We implement FreeAnchor in 3D detection systems and provide their first results with PointPillars on nuScenes dataset.
With the implemented FreeAnchor3DHead
, a PointPillar detector with a big backbone (e.g., RegNet-3.2GF) achieves top performance
on the nuScenes benchmark.
@inproceedings{zhang2019freeanchor,
title = {{FreeAnchor}: Learning to Match Anchors for Visual Object Detection},
author = {Zhang, Xiaosong and Wan, Fang and Liu, Chang and Ji, Rongrong and Ye, Qixiang},
booktitle = {Neural Information Processing Systems},
year = {2019}
}
As in the baseline config, we only need to replace the head of an existing one-stage detector to use FreeAnchor head.

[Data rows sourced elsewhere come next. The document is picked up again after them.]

--- src/rtl/axi_rd_ocp_bridge_if.sv ---
// AXI read-channel (AR/R) and OCP master bundle for axi_rd_ocp_bridge.
// The slave modport is the bridge's view; master is the surrounding environment's view.
interface axi_rd_ocp_bridge_if #(
  parameter int unsigned AW = 32,
  parameter int unsigned DW = 32
);
  logic [3:0]    ARID;
  logic [AW-1:0] ARADDR;
  logic [3:0]    ARLEN;
  logic [2:0]    ARSIZE;
  logic [1:0]    ARBURST;
  logic [1:0]    ARLOCK;
  logic [3:0]    ARCACHE;
  logic [2:0]    ARPROT;
  logic          ARVALID;
  logic          ARREADY;
  logic [3:0]    RID;
  logic [DW-1:0] RDATA;
  logic [1:0]    RRESP;
  logic          RLAST;
  logic          RVALID;
  logic          RREADY;
  logic [2:0]    MTagID;
  logic [AW-1:0] MAddr;
  logic [2:0]    MCmd;
  logic [DW-1:0] Mdata;
  logic          MDataValid;
  logic          MRespAccept;
  logic          SCmdAccept;
  logic [DW-1:0] Sdata;
  logic          SDataAccept;
  logic [1:0]    SResp;

  modport slave (
    input  ARID, ARADDR, ARLEN, ARSIZE, ARBURST, ARLOCK, ARCACHE, ARPROT, ARVALID,
    output ARREADY,
    output RID, RDATA, RRESP, RLAST, RVALID,
    input  RREADY,
    output MTagID, MAddr, MCmd, Mdata, MDataValid, MRespAccept,
    input  SCmdAccept, Sdata, SDataAccept, SResp
  );

  modport master (
    output ARID, ARADDR, ARLEN, ARSIZE, ARBURST, ARLOCK, ARCACHE, ARPROT, ARVALID,
    input  ARREADY,
    input  RID, RDATA, RRESP, RLAST, RVALID,
    output RREADY,
    input  MTagID, MAddr, MCmd, Mdata, MDataValid, MRespAccept,
    output SCmdAccept, Sdata, SDataAccept, SResp
  );
endinterface
`config.mk`:
```
export PLATFORM = sky130hd
export DESIGN_NAME = jtdd_rom_mux_flat
export DESIGN_NICKNAME = d
export VERILOG_FILES = /design/src/rtl/jtdd_rom_mux_if.sv /design/src/rtl/jtdd_rom_mux.sv /design/src/flat_wrapper.sv
export SDC_FILE = /design/constraint.sdc
export NUM_CORES = 1
export LEC_CHECK = 0
export CAP_MARGIN = 20
export CORE_MARGIN = 5
export CORE_UTILIZATION = 30
export DETAILED_ROUTE_END_ITERATION = 8
export PLACE_DENSITY_LB_ADDON = 0.08
export SKIP_LAST_GASP = 1
export SLEW_MARGIN = 20
export SYNTH_ARGS = -nofsm -noshare
export SYNTH_HDL_FRONTEND = slang
export SYNTH_SLANG_ARGS = --single-unit
```
`constraint.sdc`:
```
create_clock -name clk -period 5.9 [get_ports clk]
set_clock_uncertainty 0.1 [all_clocks]
set_input_delay 1.18 -clock clk [delete_from_list [all_inputs] [get_ports clk]]
set_output_delay 1.18 -clock clk [all_outputs]
set_load 0.05 [all_outputs]
```
===== src/rtl/video_line_capture.sv =====
// Binarises the camera luma stream, packs each active line into one word (bit index = H address)
// and hands completed lines to line memory over a WE/ACK handshake keyed by V address.
module video_line_capture
    import video_line_capture_pkg::*;
#(
    parameter int unsigned ADDR_WIDTH  = DEF_ADDR_WIDTH,
    parameter int unsigned HACTIVE     = DEF_HACTIVE,
    parameter int unsigned VACTIVE     = DEF_VACTIVE,
    parameter int unsigned PIXEL_WIDTH = DEF_PIXEL_WIDTH
) (
    input  logic                   VCLK,
    input  logic                   RST_N,
    input  logic                   iVSYNC,
    input  logic                   iHSYNC,
    input  logic                   iDE,
    input  logic [PIXEL_WIDTH-1:0] iPIXEL,
    input  logic [PIXEL_WIDTH-1:0] iTHRESHOLD,
    input  logic                   iCAPTURE_EN,
    output logic [ADDR_WIDTH-1:0]  oH_ADDR,
    output logic [ADDR_WIDTH-1:0]  oV_ADDR,
    output logic [HACTIVE-1:0]     oLINE_DATA,
    output logic [ADDR_WIDTH-1:0]  oLINE_ADDR,
    output logic                   oLINE_WE,
    input  logic                   iLINE_ACK,
    output logic                   oFRAME_DONE,
    output logic                   oOVERRUN
);

    localparam logic [ADDR_WIDTH-1:0] H_END  = ADDR_WIDTH'(HACTIVE);
    localparam logic [ADDR_WIDTH-1:0] V_END  = ADDR_WIDTH'(VACTIVE);
    localparam logic [ADDR_WIDTH-1:0] V_LAST = ADDR_WIDTH'(VACTIVE - 1);

    sync_t sync_in;
    sync_t sync_r;
    logic  hsync_unused;

    assign sync_in = '{vsync: iVSYNC, hsync: iHSYNC, de: iDE};

    video_line_capture_cycle_delay #(
        .DATA_WIDTH (SYNC_WIDTH),
        .DELAY      (SYNC_DELAY)
    ) u_sync_delay (
        .VCLK  (VCLK),
        .RST_N (RST_N),
        .iDATA (sync_in),
        .oDATA (sync_r)
    );

    // HSYNC is carried through the register stage but line boundaries come from DE alone.
    assign hsync_unused = sync_r.hsync;

    cap_state_e              state;
    logic                    pix_bit_r;
    logic                    vs_prev;
    logic                    de_prev;
    logic [ADDR_WIDTH-1:0]   h_cnt;
    logic [ADDR_WIDTH-1:0]   v_cnt;
    logic [HACTIVE-1:0]      shift_reg;
    logic [HACTIVE-1:0]      line_data;
    logic [ADDR_WIDTH-1:0]   line_addr;
    logic                    line_we;
    logic                    frame_done;
    logic                    overrun;

    logic pix_bit;
    logic vs_rise;
    logic de_fall;
    logic accept;

    assign pix_bit = (iPIXEL >= iTHRESHOLD);
    assign vs_rise = sync_r.vsync & ~vs_prev;
    assign de_fall = ~sync_r.de & de_prev;
    assign accept  = line_we & iLINE_ACK;

    always_ff @(posedge VCLK or negedge RST_N) begin
        if (!RST_N) begin
            state      <= StIdle;
            pix_bit_r  <= 1'b0;
            vs_prev    <= 1'b0;
            de_prev    <= 1'b0;
            h_cnt      <= '0;
            v_cnt      <= '0;
            shift_reg  <= '0;
            line_data  <= '0;
            line_addr  <= '0;
            line_we    <= 1'b0;
            frame_done <= 1'b0;
            overrun    <= 1'b0;
        end else begin
            pix_bit_r  <= pix_bit;
            vs_prev    <= sync_r.vsync;
            de_prev    <= sync_r.de;
            frame_done <= 1'b0;

            if (accept) begin
                line_we <= 1'b0;
            end

            if (!iCAPTURE_EN) begin
                state     <= StIdle;
                line_we   <= 1'b0;
                overrun   <= 1'b0;
                h_cnt     <= '0;
                v_cnt     <= '0;
                shift_reg <= '0;
            end else begin
                unique case (state)
                    StIdle: state <= StArmed;

                    StArmed: begin
                        if (vs_rise) begin
                            state     <= StLine;
                            h_cnt     <= '0;
                            v_cnt     <= '0;
                            shift_reg <= '0;
                        end
                    end

                    StLine: begin
                        if (accept && (line_addr == V_LAST)) begin
                            state      <= StDone;
                            frame_done <= 1'b1;
                        end else if (vs_rise) begin
                            // Restart the frame; a line already handed off still completes.
                            h_cnt     <= '0;
                            v_cnt     <= '0;
                            shift_reg <= '0;
                        end else if (de_fall) begin
                            if (v_cnt < V_END) begin
                                if (!line_we || iLINE_ACK) begin
                                    line_data <= shift_reg;
                                    line_addr <= v_cnt;
                                    line_we   <= 1'b1;
                                end else begin
                                    overrun <= 1'b1;
                                end
                                v_cnt <= v_cnt + 1'b1;
                            end
                            h_cnt     <= '0;
                            shift_reg <= '0;
                        end else if (sync_r.de && (h_cnt < H_END)) begin
                            // Register is cleared per line, so setting bit h is an indexed write.
                            shift_reg <= shift_reg | (HACTIVE'(pix_bit_r) << h_cnt);
                            h_cnt     <= h_cnt + 1'b1;
                        end
                    end

                    StDone: state <= StIdle;

                    default: state <= StIdle;
                endcase
            end
        end
    end

    assign oH_ADDR     = h_cnt;
    assign oV_ADDR     = v_cnt;
    assign oLINE_DATA  = line_data;
    assign oLINE_ADDR  = line_addr;
    assign oLINE_WE    = line_we;
    assign oFRAME_DONE = frame_done;
    assign oOVERRUN    = overrun;

endmodule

Since the config is inherit from a common detector head, _delete_=True
is necessary to avoid conflicts.
The hyperparameters are specifically tuned according to the original paper.
_base_ = [
'../_base_/models/hv_pointpillars_fpn_lyft.py',
'../_base_/datasets/nus-3d.py', '../_base_/schedules/schedule_2x.py',
'../_base_/default_runtime.py'
]
model = dict(
pts_bbox_head=dict(
_delete_=True,
type='FreeAnchor3DHead',
num_classes=10,
in_channels=256,
feat_channels=256,
use_direction_classifier=True,
pre_anchor_topk=25,
bbox_thr=0.5,
gamma=2.0,
alpha=0.5,
anchor_generator=dict(
type='AlignedAnchor3DRangeGenerator',
ranges=[[-50, -50, -1.8, 50, 50, -1.8]],
scales=[1, 2, 4],
sizes=[
[0.8660, 2.5981, 1.], # 1.5/sqrt(3)
[0.5774, 1.7321, 1.], # 1/sqrt(3)
[1., 1., 1.],
[0.4, 0.4, 1],
],
custom_values=[0, 0],
rotations=[0, 1.57],
reshape_out=True),
assigner_per_size=False,
diff_rad_by_sin=True,
dir_offset=0.7854, # pi/4
dir_limit_offset=0,
bbox_coder=dict(type='DeltaXYZWLHRBBoxCoder', code_size=9),
loss_cls=dict(
type='FocalLoss',
use_sigmoid=True,
gamma=2.0,
alpha=0.25,
loss_weight=1.0),
loss_bbox=dict(type='SmoothL1Loss', beta=1.0 / 9.0, loss_weight=0.8),
loss_dir=dict(
type='CrossEntropyLoss', use_sigmoid=False, loss_weight=0.2)),
# model training and testing settings
train_cfg = dict(
pts=dict(code_weight=[1.0, 1.0, 1.0, 1.0, 1.0, 1.0, 1.0, 0.25, 0.25])))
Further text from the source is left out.